→ Available records:
Content starts

This is an optimization exercise on Yosys and OpenROAD, whose aim is small area, not a production implementation. Function was checked by simulation only, so behaviour that the tests miss may differ from the original. No activity file was given, so power comes from the tool's default toggle rates.

==> flow/design.v, too long to show whole: its modules and the start of the top module <==
// module divider: 45 lines
// module counter: 16 lines
// module uart_receive: 96 lines
// module midi_receive: 47 lines
// module sin_gen: 174 lines
// module dist_ram: 18 lines
// module filter_coeff_rom: 8 lines
// module upsampler: 108 lines
// module mac_core: 578 lines
// module dlt_sig_dac_2nd_order: 84 lines
// module top_level: 115 lines
module top_level (
    input  wire         clk_100mhz,
    output logic [15:0] led,
    input  wire  [15:0] sw,
    input  wire  [ 4:0] btn,
    output logic        spk,
    output logic        aud_sd_n,
    input wire JA1
);
  // ...
==> flow/DAC_filter_coeffs.mem <==
0000a
00014
00026
00041
00068
000a0
000ed
00155
001de
00290
00372
00490
005f3
007a6
009b6
00c31
00f23
0129c
016aa
01b5c
020bf
026e1
02dce
03593
03e37
047c2
05237
05d98
069e2
0770e
08511
093da
0a355
0b368
0c3f4
0d4d3
0e5de
0f6e4
107b5
11819
127d7
136b2
1446c
150c8
15b86
1646c
16b3d
16fc6
171d6
17143
16deb
167b4
15e90
15279
14377
1319b
11d06
105e2
0ec66
0d0d8
0b384
094c4
074f8
0548b
033ec
0138c
3f3e4
3d565
3b883
39dac
38549
36fb6
35d48
34e44
342e3
33b4c
33795
337c3
33bc8
34383
34ec2
35d40
36eaa
3829c
398a7
3b051
3c916
3e26f
3fbd2
014b3
02c8d
042e0
05733
0691c
0783d
0844a
08d09
09254
09417
09255
08d27
084b8
07947
06b25
05ab3
0485e
034a0
01ff9
00aee
3f607
3e1c5
3cea9
3bd29
3adb0
3a09c
39639
38ec1
38a5b
38919
38af8
38fe1
397a9
3a210
3aec8
3bd71
3cda3
3dee8
3f0c7
002c2
0145e
02521
0349b
04263
04e1e
05782
05e53
0626c
063b6
06233
05df7
05729
04e02
042cc
035de
0279b
0186f
008ca
3f922
3e9e7
3db88
3ce6b
3c2ee
3b95f
3b1fe
3acfd
3aa78
3aa7a
3acfc
3b1e3
3b903
3c21f
3ccee
3d918
3e63d
3f3f8
001dd
00f85
01c87
02883
03320
03c11
04317
04801
04ab0
04b17
04938
04529
03f10
03722
02da1
022dc
0172b
00aeb
3fe7f
3f245
3e69f
3dbe5
3d269
3ca71
3c439
3bfed
3bda8
3bd76
3bf55
3c32e
3c8de
3d032
3d8ec
3e2c2
3ed63
3f879
003a7
00e97
018f1
02264
02aa6
03178
036a8
03a10
03b9a
03b3f
03906
03507
02f66
02856
02015
016e7
00d1a
002ff
3f8ea
3ef2c
3e613
3dde8
3d6ec
3d153
3cd48
3cae8
3ca42
3cb56
3ce18
3d26b
3d828
3df1d
3e70d
3efb4
3f8c8
001fe
00b09
013a0
01b7d
02260
02812
02c69
02f43
0308e
03041
02e64
02b0b
02655
0206d
01988
011e1
009ba
00158
3f904
3f100
3e98f
3e2ef
3dd55
3d8ed
3d5d8
3d42d
3d3f6
3d532
3d7d2
3dbbc
3e0cd
3e6d6
3eda2
3f4f7
3fc94
00438
00ba5
0129b
018e1
01e44
02298
025bb
02797
0281e
02751
02538
021ea
01d85
01831
0121f
00b83
00498
3fd99
3f6c1
3f04b
3ea6b
3e554
3e12e
3de19
3dc2f
3db7b
3dc00
3ddb8
3e08f
3e46b
3e929
3ee9d
3f497
3fae2
00146
0078f
00d86
012f9
017ba
01ba3
01e94
02076
0213c
020e3
01f70
01cf3
01984
01543
01057
00aeb
00531
3ff5b
3f999
3f41f
3ef1a
3eab5
3e714
3e453
3e28a
3e1c4
3e205
3e348
3e580
3e897
3ec70
3f0e7
3f5d5
3fb0c
0005f
005a1
00aa3
00f3b
01342
01697
0191e
01ac4
01b7d
01b46
01a22
0181f
01550
011d0
00dbe
00941
00481
3ffa7
3fade
3f64f
3f221
3ee78
3eb73
3e929
3e7ad
3e709
3e740
3e84f
3ea2a
3ecbd
3eff1
3f3a8
3f7c0
3fc14
0007d
004d5
008f6
00cbd
0100a
012c0
014cb
01619
016a3
01664
01563
013a9
01148
00e57
00af1
00735
00345
3ff46
3fb57
3f79e
3f439
3f146
3eedd
3ed12
3ebf2
3eb86
3ebcf
3ecc9
3ee68
3f09d
3f352
3f66f
3f9d6
3fd69
00106
00491
007e8
00aef
00d8d
00fab
01138
01229
01278
01222
0112e
00fa5
00d97
00b18
0083f
00527
001ea
3fea9
3fb7c
3f881
3f5d2
3f386
3f1af
3f05d
3ef99
3ef68
3efca
3f0bb
3f22f
3f419
3f666
3f900
3fbcf
3febb
001a7
0047b
0071f
0097b
00b7b
00d0f
00e2a
00ec4
00ed9
00e6a
00d7d
00c1c
00a54
00836
005d7
0034c
000ad
3fe11
3fb8f
3f93c
3f72e
3f575
3f41f
3f338
3f2c5
3f2c9
3f342
3f42b
3f57a
3f721
3f912
3fb3a
3fd84
3ffdc
0022d
00462
00669
00830
009a8
00ac4
00b7d
00bcd
00bb2
00b30
00a4d
00910
00788
005c2
003cf
001c2
3ffad
3fda2
3fbb3
3f9f2
3f86e
3f732
3f649
3f5bb
3f58a
3f5b7
3f63f
3f71c
3f846
3f9af
3fb4c
3fd0d
3fee1
000b8
00282
0042f
005b0
006f8
007fd
008b7
00921
00937
008fa
0086f
0079a
00684
00538
003c3
00231
00093
3fef6
3fd69
3fbf8
3fab1
3f99f
3f8cb
3f83a
3f7f1
3f7f1
3f83a
3f8c7
3f992
3fa94
3fbc2
3fd11
3fe76
3ffe2
00149
0029f
003d9
004eb
005cc
00676
006e3
00710
006fd
006ac
00621
00561
00473
00362
00237
000fc
3ffc0
3fe89
3fd66
3fc5e
3fb7b
3fac5
3fa41
3f9f3
3f9dc
3f9fd
3fa54
3fadc
3fb90
3fc68
3fd5e
3fe66
3ff79
0008b
00194
0028a
00365
0041e
004ae
00512
00546
0054a
0051e
004c5
00443
0039c
002d8
001fe
00116
00028
3ff3e
3fe5e
3fd91
3fcdd
3fc49
3fbda
3fb91
3fb72
3fb7d
3fbb0
3fc09
3fc84
3fd1d
3fdcc
3fe8d
3ff56
00021
000e8
001a3
0024c
002dd
00351
003a5
003d7
003e5
003cf
00397
00340
002ce
00244
001a8
00100
00053
3ffa7
3ff00
3fe66
3fddd
3fd6b
3fd12
3fcd5
3fcb6
3fcb5
3fcd3
3fd0c
3fd5f
3fdc9
3fe44
3fecc
3ff5d
3fff0
00080
0010a
00187
001f4
0024d
00290
002b9
002c9
002c0
0029e
00264
00217
001b7
0014b
000d4
00059
3ffde
3ff66
3fef6
3fe92
3fe3d
3fdfa
3fdca
3fdb0
3fdab
3fdbc
3fde0
3fe18
3fe5f
3feb4
3ff13
3ff78
3ffe0
00045
000a7
00101
00150
00191
001c2
001e2
001f1
001ed
001d8
001b2
0017e
0013e
000f3
000a2
0004c
3fff7
3ffa4
3ff55
3ff0e
3fed2
3fea1
3fe7f
3fe6b
3fe65
3fe6f
3fe87
3feab
3fedb
3ff14
3ff55
3ff9a
3ffe1
00026
00069
000a7
000de
0010b
0012e
00145
00150
0014e
00141
00128
00106
000db
000a9
00072
00039
00000
3ffc7
3ff92
3ff62
3ff39
3ff18
3ff00
3fef2
3feee
3fef4
3ff04
3ff1c
3ff3b
3ff61
3ff8c
3ffba
3ffe9
00017
00043
0006c
00091
000af
000c6
000d5
000dc
000db
000d2
000c2
000ac
0008f
0006f
0004b
00025
00000
3ffdb
3ffb9
3ff9a
3ff7f
3ff6a
3ff5b
3ff52
3ff50
3ff54
3ff5e
3ff6e
3ff83
3ff9b
3ffb7
3ffd4
3fff3
00010
0002c
00046
0005d
00070
0007e
00087
0008b
0008a
00084
0007a
0006b
00059
00044
0002d
00015
3fffe
3ffe7
3ffd1
3ffbe
3ffae
3ffa1
3ff98
3ff93
3ff93
3ff96
3ff9d
3ffa7
3ffb4
3ffc4
3ffd6
3ffe8
3fffb
0000c
0001e
0002d
0003b
00046
0004e
00053
00055
00054
0004f
00048
0003f
00033
00026
00018
00009
3fffc
3ffee
3ffe2
3ffd6
3ffcd
3ffc6
3ffc1
3ffbf
3ffbf
3ffc2
3ffc6
3ffcd
3ffd6
3ffdf
3ffea
3fff5
00000
0000a
00014
0001d
00025
0002b
0002f
00031
00032
00030
0002d
00028
00022
0001b
00013
0000b
00002
3fffb
3fff3
3ffec
3ffe6
3ffe1
3ffde
3ffdc
3ffdb
3ffdc
3ffde
3ffe1
3ffe5
3ffea
3fff0
3fff6
3fffd
00002
00008
0000d
00012
00016
00019
0001b
0001b
0001b
0001a
00018
00014
00011
0000d
00008
00003
00000
3fffb
3fff7
3fff3
3fff0
3ffee
3ffed
3ffec
3ffec
3ffed
3ffef
3fff1
3fff3
3fff6
3fffa
3fffd
00000
00003
00006
00009
0000b
0000d
0000e
0000e
0000e
0000e
0000d
0000b
00009
00007
00005
00002
00000
3fffe
3fffc
3fffa
3fff8
3fff7
3fff6
3fff6
3fff6
3fff6
3fff7
3fff8
3fffa
3fffb
3fffd
3ffff
00000
00001
00003
00004
00005
00006
00007
00007
00007
00007
00006
00005
00004
00003
00002
00001
00000
3ffff
3fffe
3fffd
3fffc
3fffc
3fffb
3fffb
3fffb
3fffc
3fffc
3fffd
3fffd
3fffe
3ffff
00000
00000
00001
00001
00002
00002
00003
00003
00003
00003
00003
00002
00002
00001
00001
00000
00000
00000
00000
3ffff
3ffff
3fffe
3fffe
3fffe
3fffe
3fffe
3fffe
3ffff
3ffff
3ffff
00000
00000
00000
00000
00000
00001
00001
00001
00001
00001
00001
00001
00001
00001
00000
00000
00000
00000
00000
00000
00000
00000
00000
3ffff
3ffff
3ffff
00000
==> flow/run.sh <==
#!/bin/bash
# synth_recipe.tcl (not shown) runs the flow's synth.tcl, then flattens the netlist and writes it again
# the make line also repeats each setting of config.mk as NAME=value (left out here)
make -C /OpenROAD-flow-scripts/flow DESIGN_CONFIG=/design/flow/config.mk WORK_HOME=/design/flow/orfs CLKGATE_MAP_FILE= SYNTH_SCRIPT=/design/flow/synth_recipe.tcl finish
==> flow/config.mk <==
export PLATFORM = sky130hd
export DESIGN_NAME = top_level
export DESIGN_NICKNAME = top_level
export VERILOG_FILES = /design/flow/design.v
export SDC_FILE = /design/flow/constraint.sdc
export NUM_CORES = 4
export LEC_CHECK = 0
export CAP_MARGIN = 20
export CORE_MARGIN = 2
export CORE_UTILIZATION = 40
export SLEW_MARGIN = 20
export SYNTH_MEMORY_MAX_BITS = 32768
==> flow/constraint.sdc <==
create_clock -name core_clock -period 14.0 [get_ports {clk_100mhz}]
set_input_delay 2.8000 -clock core_clock [delete_from_list [all_inputs] [get_ports {clk_100mhz}]]
set_output_delay 2.8000 -clock core_clock [all_outputs]
set_load 0.01 [all_outputs]
Context: an optimization exercise on an open-source flow, tuned for small area, a short achievable clock period and few clock cycles per item. The choices shown serve that exercise and are no tape-out recipe.
In this exercise RTL edits were held to simulation tests only and were not proved equivalent to the original.

## flow/design.v (module list and top-level ports; edited modules follow where they fit)
// module melendez_mult: 711 lines
// module mm_fa: 6 lines
// module mm_fa1: 6 lines
// module mm_bsel: 5 lines
// module mm_ha: 6 lines
// module mm_add: 377 lines
// module mm_pg: 6 lines
// module mm_and2: 5 lines
// module mm_xor2: 5 lines
// module mm_inv: 5 lines
// module mm_blackp: 6 lines
// module mm_grayp: 5 lines
// module mm_blackn: 6 lines
// module mm_grayn: 5 lines
module melendez_mult (rst, clk, multiplier, multiplicand, product, done);
  // ...
==> flow/flow/run.sh <==
#!/bin/bash
set -euo pipefail
export BUFFER_PORTS_ARGS="-buffer_cell sky130_fd_sc_hd__buf_2"
bash standard.sh synth > flow_synth.log 2>&1
odb=orfs/results/sky130hd/melendez_mult/base/1_synth.odb
openroad -no_init -exit flow/downsize.tcl > flow_downsize.log 2>&1
bash standard.sh > flow_layout.log 2>&1
==> flow/flow/downsize.tcl <==
# Set every logic gate of the synthesized netlist to the smallest drive strength of
# its family (flip-flops, adders, buffers, inverters and tie cells are left alone).
set odb orfs/results/sky130hd/melendez_mult/base/1_synth.odb
read_db $odb
set db [ord::get_db]
set block [ord::get_db_block]
set n 0
set before 0.0
set after 0.0
foreach inst [$block getInsts] {
  set m [$inst getMaster]
  set name [$m getName]
  if {![regexp {^(sky130_fd_sc_hd__([a-z0-9]+))_([0-9]+)$} $name -> base fam drive]} { continue }
  if {[regexp {^(buf|inv|clkbuf|clkinv|clkinvlp|dfxtp|edfxtp|dfxbp|dfrtp|dfstp|fa|ha|conb|dlygate|clkdlybuf|dlymetal|bufbuf|lpflow|tap|fill|decap|mux2i|mux2)} $fam]} { continue }
  set best ""
  foreach d {1 0} {
    set cand [$db findMaster ${base}_$d]
    if {$cand != "NULL"} { set best $cand; break }
  }
  if {$best == "" || [$best getName] == $name} { continue }
  set before [expr {$before + [$m getWidth] * [$m getHeight] / 1e6}]
  set after [expr {$after + [$best getWidth] * [$best getHeight] / 1e6}]
  if {[$inst swapMaster $best]} { incr n }
}
puts "downsized $n instances: area $before -> $after um2"
write_db $odb
==> flow/standard.sh <==
#!/bin/bash
# synth_recipe.tcl (not shown) runs the flow's synth.tcl, then flattens the netlist and writes it again
# the make line also repeats each setting of config.mk as NAME=value (left out here)
make -C /OpenROAD-flow-scripts/flow DESIGN_CONFIG=/design/flow/config.mk WORK_HOME=/design/flow/orfs CLKGATE_MAP_FILE= SYNTH_SCRIPT=/design/flow/synth_recipe.tcl "${@:-finish}"
==> flow/config.mk <==
export PLATFORM = sky130hd
export DESIGN_NAME = melendez_mult
export DESIGN_NICKNAME = melendez_mult
export VERILOG_FILES = /design/flow/design.v
export SDC_FILE = /design/flow/constraint.sdc
export NUM_CORES = 4
export LEC_CHECK = 0
export CAP_MARGIN = 20
export CORE_MARGIN = 2
export CORE_UTILIZATION = 50
export CTS_BUF_LIST = sky130_fd_sc_hd__clkbuf_4 sky130_fd_sc_hd__clkbuf_8
export SETUP_SLACK_MARGIN = 1.0
export SLEW_MARGIN = 20
export SYNTH_HIERARCHICAL = 1
export SYNTH_MINIMUM_KEEP_SIZE = 0
==> flow/constraint.sdc <==
create_clock -name core_clock -period 5.0 [get_ports {clk}]
set_input_delay 1.0000 -clock core_clock [delete_from_list [all_inputs] [get_ports {clk}]]
set_output_delay 1.0000 -clock core_clock [all_outputs]
set_load 0.01 [all_outputs]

Content ends

→ Task statement: State the number of lines in the material above in which the string "orfs" appears, with no accompanying text.

→ Written answer: 4